Stored records:
::::

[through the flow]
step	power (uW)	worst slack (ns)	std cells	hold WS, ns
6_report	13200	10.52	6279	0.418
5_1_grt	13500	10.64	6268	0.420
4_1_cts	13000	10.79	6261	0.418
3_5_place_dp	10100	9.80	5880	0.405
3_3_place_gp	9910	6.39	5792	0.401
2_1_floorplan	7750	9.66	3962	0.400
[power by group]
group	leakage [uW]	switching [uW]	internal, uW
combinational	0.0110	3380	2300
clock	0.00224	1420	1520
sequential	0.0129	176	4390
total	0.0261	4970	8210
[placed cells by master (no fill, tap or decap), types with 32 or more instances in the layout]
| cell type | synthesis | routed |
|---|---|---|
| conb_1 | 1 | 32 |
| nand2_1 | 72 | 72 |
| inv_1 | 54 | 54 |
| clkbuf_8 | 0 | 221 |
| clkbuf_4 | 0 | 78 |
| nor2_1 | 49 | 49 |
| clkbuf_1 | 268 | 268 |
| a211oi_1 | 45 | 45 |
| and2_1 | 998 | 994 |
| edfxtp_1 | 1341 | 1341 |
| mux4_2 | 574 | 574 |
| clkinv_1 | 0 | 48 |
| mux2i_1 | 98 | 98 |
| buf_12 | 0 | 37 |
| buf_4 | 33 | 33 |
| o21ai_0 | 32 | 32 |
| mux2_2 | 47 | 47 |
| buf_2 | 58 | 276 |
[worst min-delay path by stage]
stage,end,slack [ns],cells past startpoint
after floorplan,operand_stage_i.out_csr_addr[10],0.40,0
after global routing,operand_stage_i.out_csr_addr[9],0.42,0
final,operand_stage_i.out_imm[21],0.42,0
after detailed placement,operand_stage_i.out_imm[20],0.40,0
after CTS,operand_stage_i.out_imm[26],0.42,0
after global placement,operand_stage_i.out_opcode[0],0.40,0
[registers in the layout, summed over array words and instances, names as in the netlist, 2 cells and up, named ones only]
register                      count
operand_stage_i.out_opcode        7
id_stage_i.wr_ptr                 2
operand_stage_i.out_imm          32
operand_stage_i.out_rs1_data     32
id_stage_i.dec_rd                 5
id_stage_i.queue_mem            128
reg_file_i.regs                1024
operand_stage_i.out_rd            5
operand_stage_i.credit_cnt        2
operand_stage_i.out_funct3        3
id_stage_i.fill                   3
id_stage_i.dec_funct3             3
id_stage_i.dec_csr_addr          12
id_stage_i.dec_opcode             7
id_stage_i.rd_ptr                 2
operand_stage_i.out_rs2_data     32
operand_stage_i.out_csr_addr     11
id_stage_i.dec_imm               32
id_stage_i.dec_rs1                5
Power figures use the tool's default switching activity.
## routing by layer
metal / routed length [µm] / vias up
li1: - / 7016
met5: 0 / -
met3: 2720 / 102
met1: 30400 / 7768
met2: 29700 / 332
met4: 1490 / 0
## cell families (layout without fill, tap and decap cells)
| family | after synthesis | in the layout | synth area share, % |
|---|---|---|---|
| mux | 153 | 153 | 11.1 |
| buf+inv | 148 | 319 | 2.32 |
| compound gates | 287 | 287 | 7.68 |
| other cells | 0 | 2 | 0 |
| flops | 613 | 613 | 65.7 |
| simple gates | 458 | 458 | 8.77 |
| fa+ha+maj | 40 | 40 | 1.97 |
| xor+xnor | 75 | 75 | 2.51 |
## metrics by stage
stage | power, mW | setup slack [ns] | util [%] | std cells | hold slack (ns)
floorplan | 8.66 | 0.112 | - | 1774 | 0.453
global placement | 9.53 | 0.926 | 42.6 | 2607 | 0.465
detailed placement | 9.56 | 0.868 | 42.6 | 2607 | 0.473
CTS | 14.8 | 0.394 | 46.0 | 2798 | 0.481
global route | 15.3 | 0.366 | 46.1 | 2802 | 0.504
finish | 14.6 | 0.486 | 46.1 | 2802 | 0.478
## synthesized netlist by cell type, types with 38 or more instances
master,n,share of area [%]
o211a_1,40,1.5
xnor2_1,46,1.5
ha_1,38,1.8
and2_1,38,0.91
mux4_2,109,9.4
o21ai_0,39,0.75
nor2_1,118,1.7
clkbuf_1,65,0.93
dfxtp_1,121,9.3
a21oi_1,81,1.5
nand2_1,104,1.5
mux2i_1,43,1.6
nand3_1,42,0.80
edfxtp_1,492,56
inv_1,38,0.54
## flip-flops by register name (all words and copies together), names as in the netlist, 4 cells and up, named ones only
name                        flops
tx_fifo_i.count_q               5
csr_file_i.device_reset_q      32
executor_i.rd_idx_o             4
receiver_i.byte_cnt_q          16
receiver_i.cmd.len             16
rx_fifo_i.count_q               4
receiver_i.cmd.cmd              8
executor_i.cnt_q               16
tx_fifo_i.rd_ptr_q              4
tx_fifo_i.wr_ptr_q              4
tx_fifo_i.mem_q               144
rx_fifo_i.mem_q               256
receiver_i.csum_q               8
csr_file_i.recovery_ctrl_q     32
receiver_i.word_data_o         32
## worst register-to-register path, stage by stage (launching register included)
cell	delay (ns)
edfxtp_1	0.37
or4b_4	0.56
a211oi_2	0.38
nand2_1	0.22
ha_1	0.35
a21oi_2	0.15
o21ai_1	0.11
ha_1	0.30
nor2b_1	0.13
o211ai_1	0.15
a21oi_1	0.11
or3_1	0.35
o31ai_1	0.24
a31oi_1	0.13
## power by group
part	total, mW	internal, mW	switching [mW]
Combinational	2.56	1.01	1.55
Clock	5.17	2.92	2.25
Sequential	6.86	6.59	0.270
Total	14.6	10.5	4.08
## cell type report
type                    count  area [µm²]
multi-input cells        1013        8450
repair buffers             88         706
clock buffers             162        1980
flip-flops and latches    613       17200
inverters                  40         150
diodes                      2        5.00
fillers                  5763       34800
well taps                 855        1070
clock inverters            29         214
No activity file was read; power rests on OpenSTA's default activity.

::::

- **Exercise prompt**: Copy every line from the records above that contains the string "routed".

- **Written solution**:
| cell type | synthesis | routed |
metal / routed length [µm] / vias up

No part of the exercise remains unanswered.